About this task: Each line from the first down to the one containing "Of new and old, the" should be returned exactly as it appears below.
:::::
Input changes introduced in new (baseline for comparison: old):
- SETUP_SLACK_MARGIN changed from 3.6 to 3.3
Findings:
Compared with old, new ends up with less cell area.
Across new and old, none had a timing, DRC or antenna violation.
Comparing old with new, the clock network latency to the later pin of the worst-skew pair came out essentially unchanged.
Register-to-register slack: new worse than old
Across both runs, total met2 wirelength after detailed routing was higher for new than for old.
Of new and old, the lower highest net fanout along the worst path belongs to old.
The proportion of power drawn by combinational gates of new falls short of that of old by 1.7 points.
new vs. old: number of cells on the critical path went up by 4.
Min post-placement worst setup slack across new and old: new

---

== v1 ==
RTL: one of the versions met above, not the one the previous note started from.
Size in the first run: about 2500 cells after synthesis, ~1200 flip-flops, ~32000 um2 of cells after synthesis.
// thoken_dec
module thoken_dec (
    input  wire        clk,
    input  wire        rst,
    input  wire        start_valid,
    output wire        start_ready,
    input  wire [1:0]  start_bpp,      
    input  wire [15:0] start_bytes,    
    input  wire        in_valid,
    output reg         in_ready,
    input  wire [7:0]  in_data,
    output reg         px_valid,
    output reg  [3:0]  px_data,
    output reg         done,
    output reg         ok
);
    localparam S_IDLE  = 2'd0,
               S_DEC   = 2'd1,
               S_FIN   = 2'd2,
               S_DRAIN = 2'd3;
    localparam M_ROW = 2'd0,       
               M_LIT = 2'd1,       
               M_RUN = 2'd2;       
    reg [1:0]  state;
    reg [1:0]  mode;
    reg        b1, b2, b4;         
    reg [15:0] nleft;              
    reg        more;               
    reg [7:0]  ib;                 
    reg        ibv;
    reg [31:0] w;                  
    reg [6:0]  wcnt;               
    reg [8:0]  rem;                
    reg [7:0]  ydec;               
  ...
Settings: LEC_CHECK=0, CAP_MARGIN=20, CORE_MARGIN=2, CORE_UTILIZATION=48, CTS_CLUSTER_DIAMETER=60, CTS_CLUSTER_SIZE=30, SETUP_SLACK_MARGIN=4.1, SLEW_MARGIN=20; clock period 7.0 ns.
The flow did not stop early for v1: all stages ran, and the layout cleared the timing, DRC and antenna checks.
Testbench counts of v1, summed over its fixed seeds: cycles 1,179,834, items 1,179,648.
What follows belongs to an exercise in optimizing a design on an open flow for small area, a short achievable clock period and few clock cycles per item; a production flow would make more cautious choices. Where RTL was checked, it was by simulation tests only, not by an equivalence proof against the original. Power figures rest on the tool's default switching activity, not on a simulated workload.

Setup of rev 12:
Design rs144_dec, start of the top module:
module rs144_dec (
  input  wire        clk,
  input  wire        rst,
  input  wire        in_valid,
  output wire        in_ready,
  input  wire [7:0]  in_data,
  output wire        out_valid,
  input  wire        out_ready,
  output wire        out_fail,
  output wire [2:0]  out_nerr,
  output wire [31:0] out_pos,
  output wire [31:0] out_val
);
  function automatic [7:0] gf_mul(input [7:0] a, input [7:0] b);
    integer i;
    reg [7:0] p, aa;
    begin
      p  = 8'h00;
      aa = a;
      for (i = 0; i < 8; i = i + 1) begin
        if (b[i]) p = p ^ aa;
        aa = {aa[6:0], 1'b0} ^ (aa[7] ? 8'h1D : 8'h00);
      end
      gf_mul = p;
    end
  endfunction
  function automatic [7:0] to_tower(input [7:0] a);
    begin
      to_tower = ({8{a[0]}} & 8'h01) ^ ({8{a[1]}} & 8'h2b) ^ ({8{a[2]}} & 8'h40) ^
                 ({8{a[3]}} & 8'h21) ^ ({8{a[4]}} & 8'h32) ^ ({8{a[5]}} & 8'hc1) ^
                 ({8{a[6]}} & 8'h48) ^ ({8{a[7]}} & 8'h16);
    end
  endfunction
  function automatic [7:0] from_tower(input [7:0] a);
    begin
      from_tower = ({8{a[0]}} & 8'h01) ^ ({8{a[1]}} & 8'h4e) ^ ({8{a[2]}} & 8'h99) ^
                   ({8{a[3]}} & 8'h44) ^ ({8{a[4]}} & 8'h57) ^ ({8{a[5]}} & 8'h09) ^
                   ({8{a[6]}} & 8'h04) ^ ({8{a[7]}} & 8'h25);
    end
  endfunction
  function automatic [3:0] g16_mul(input [3:0] a, input [3:0] b);
    integer i;
    reg [3:0] p, aa;
    begin
      p  = 4'h0;
      aa = a;
      for (i = 0; i < 4; i = i + 1) begin
        if (b[i]) p = p ^ aa;
        aa = {aa[2:0], 1'b0} ^ (aa[3] ? 4'h3 : 4'h0);
      end
      g16_mul = p;
    end
  endfunction
  function automatic [3:0] g16_inv(input [3:0] a);
    begin
      case (a)
        4'h0: g16_inv = 4'h0;  4'h1: g16_inv = 4'h1;  4'h2: g16_inv = 4'h9;  4'h3: g16_inv = 4'he;
        4'h4: g16_inv = 4'hd;  4'h5: g16_inv = 4'hb;  4'h6: g16_inv = 4'h7;  4'h7: g16_inv = 4'h6;
        4'h8: g16_inv = 4'hf;  4'h9: g16_inv = 4'h2;  4'ha: g16_inv = 4'hc;  4'hb: g16_inv = 4'h5;
  ...
==> flow/config.mk <==
export PLATFORM = sky130hd
export DESIGN_NAME = rs144_dec
export DESIGN_NICKNAME = rs144_dec
export VERILOG_FILES = /design/flow/design.v
export SDC_FILE = /design/flow/constraint.sdc
export NUM_CORES = 4
export LEC_CHECK = 0
export CAP_MARGIN = 20
export CORE_MARGIN = 2
export CORE_UTILIZATION = 60
export CTS_CLUSTER_DIAMETER = 100
export CTS_CLUSTER_SIZE = 20
export PLACE_DENSITY = 0.7
export SLEW_MARGIN = 20
==> flow/constraint.sdc <==
create_clock -name core_clock -period 10.0 [get_ports {clk}]
set_input_delay 2.0000 -clock core_clock [delete_from_list [all_inputs] [get_ports {clk}]]
set_output_delay 2.0000 -clock core_clock [all_outputs]
set_load 0.01 [all_outputs]
standard.sh (not shown) runs the stock make flow with config.mk's settings and CLKGATE_MAP_FILE= SYNTH_SCRIPT=/design/flow/synth_recipe.tcl, a recipe that flattens the netlist after the stock synthesis.
==> flow/flow/run.sh <==
#!/bin/bash
# Standard layout, with timing repair aimed below the design's period.
set -euo pipefail
bash standard.sh SETUP_SLACK_MARGIN=6.9 finish > flow_make.log 2>&1
Testbench counts of rev 12, summed over its fixed seeds: cycles 116,685, items 800.
Here is what was changed in the inputs of rev 13 compared with rev 12.
--- a/flow/design.v
+++ b/flow/design.v
@@ -95,35 +95,36 @@
   reg        in_rdy;         
   reg  [7:0] acnt;           
   reg        v_r, v_first, v_last;
   reg  [7:0] d_r;
   reg  [7:0] syn [0:7];
   reg  [2:0] bph, bph_nx;    
   localparam [2:0] B_IDLE = 3'd0, B_INIT = 3'd1, B_BM = 3'd2, B_OM = 3'd3,
                    B_DONE = 3'd4, B_HAND = 3'd5;
   wire       acc     = in_valid & in_rdy;
   wire [7:0] acnt_nx = acc ? ((acnt == 8'd143) ? 8'd0 : acnt + 8'd1) : acnt;
+  wire       alast_nx = acc ? (acnt == 8'd142) : (acnt == 8'd143);
   reg  [7:0] syn_nx [0:7];
   always @* begin
     for (i = 0; i < 8; i = i + 1)
       syn_nx[i] = (v_first ? 8'h00 : gf_mul(syn[i], alpha_pow(i))) ^ d_r;
   end
   wire       b_load = v_r & v_last;
   assign in_ready = in_rdy;
   always @(posedge clk) begin
     if (rst) begin
       acnt   <= 8'd0;
       in_rdy <= 1'b1;
       v_r    <= 1'b0;
     end else begin
       acnt   <= acnt_nx;
-      in_rdy <= ~((acnt_nx == 8'd143) && (bph_nx != B_IDLE));
+      in_rdy <= ~(alast_nx & (bph_nx != B_IDLE));
       v_r    <= acc;
     end
     d_r     <= in_data;
     v_first <= (acnt == 8'd0);
     v_last  <= (acnt == 8'd143);
     if (v_r)
       for (i = 0; i < 8; i = i + 1)
         syn[i] <= syn_nx[i];
   end
   reg  [7:0] S   [0:7];
==> run summary <==
- Global-route wire length before repair of rev 13 exceeds that of rev 12 by a few percent.
- Compared with rev 12, rev 13 shows overall power of the completed layout that has gone up slightly.
- Comparing critical path's largest stage delay for rev 13 and rev 12, the bigger number came from rev 13.
- Non-clock buffer count ended up 6.3% lower on rev 13 than on rev 12.
- Rev 12 was smaller in final cell area than rev 13.
- Total number of nets in the final design: rev 12 vs rev 13 — no meaningful difference
- Rev 12 → rev 13: post-synthesis simple-gate area fraction went down 0.99 points, synthesized cell count went up 0.32%, post-synthesis area per instance went up 0.15 um^2, final-layout fill cell count went up about 2.7%.
- Compared to rev 12, rev 13 has standby leakage power 2.1% higher.
- Rev 12 -> rev 13: required time at the worst-slack endpoint flat
- Rev 12 -> rev 13: aggregate routed wire length increased by a few percent
For rev 13, only the layout was checked, not whether the RTL still works.

==> port drivers added, routing unchanged <==
Ports are ideal in the flow. The routed layouts listed here were re-timed in OpenROAD.
Step 1, drivers: a clkbuf_16 drives clk and a buf_2 each remaining input, both assumed.
Step 2, shift: input delay + t, output delay - t, t = (earliest + latest rising clock arrival at the registers) / 2. This alone moves slack from input paths to output paths.
Slacks: no drivers / after step 1 / after step 2; pairs: no drivers / after step 1.
run | t (ns) | setup slack, ns | worst hold slack (ns) | worst slew at a driven data input, ns
rev 12 | 0.627 | 6.945 / 6.888 / 6.361 | 0.337 / 0.337 / 0.337 | 0.03
rev 13 | 0.632 | 6.931 / 6.877 / 6.420 | 0.338 / 0.338 / 0.338 | 0.03
After both steps every run listed still meets setup and hold. The setup slack of rev 12, which loses most, moves by -0.057 ns with the drivers and by -0.584 ns with both steps.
:::::
Response box:
Input changes introduced in new (baseline for comparison: old):
- SETUP_SLACK_MARGIN changed from 3.6 to 3.3
Findings:
Compared with old, new ends up with less cell area.
Across new and old, none had a timing, DRC or antenna violation.
Comparing old with new, the clock network latency to the later pin of the worst-skew pair came out essentially unchanged.
Register-to-register slack: new worse than old
Across both runs, total met2 wirelength after detailed routing was higher for new than for old.
Of new and old, the lower highest net fanout along the worst path belongs to old.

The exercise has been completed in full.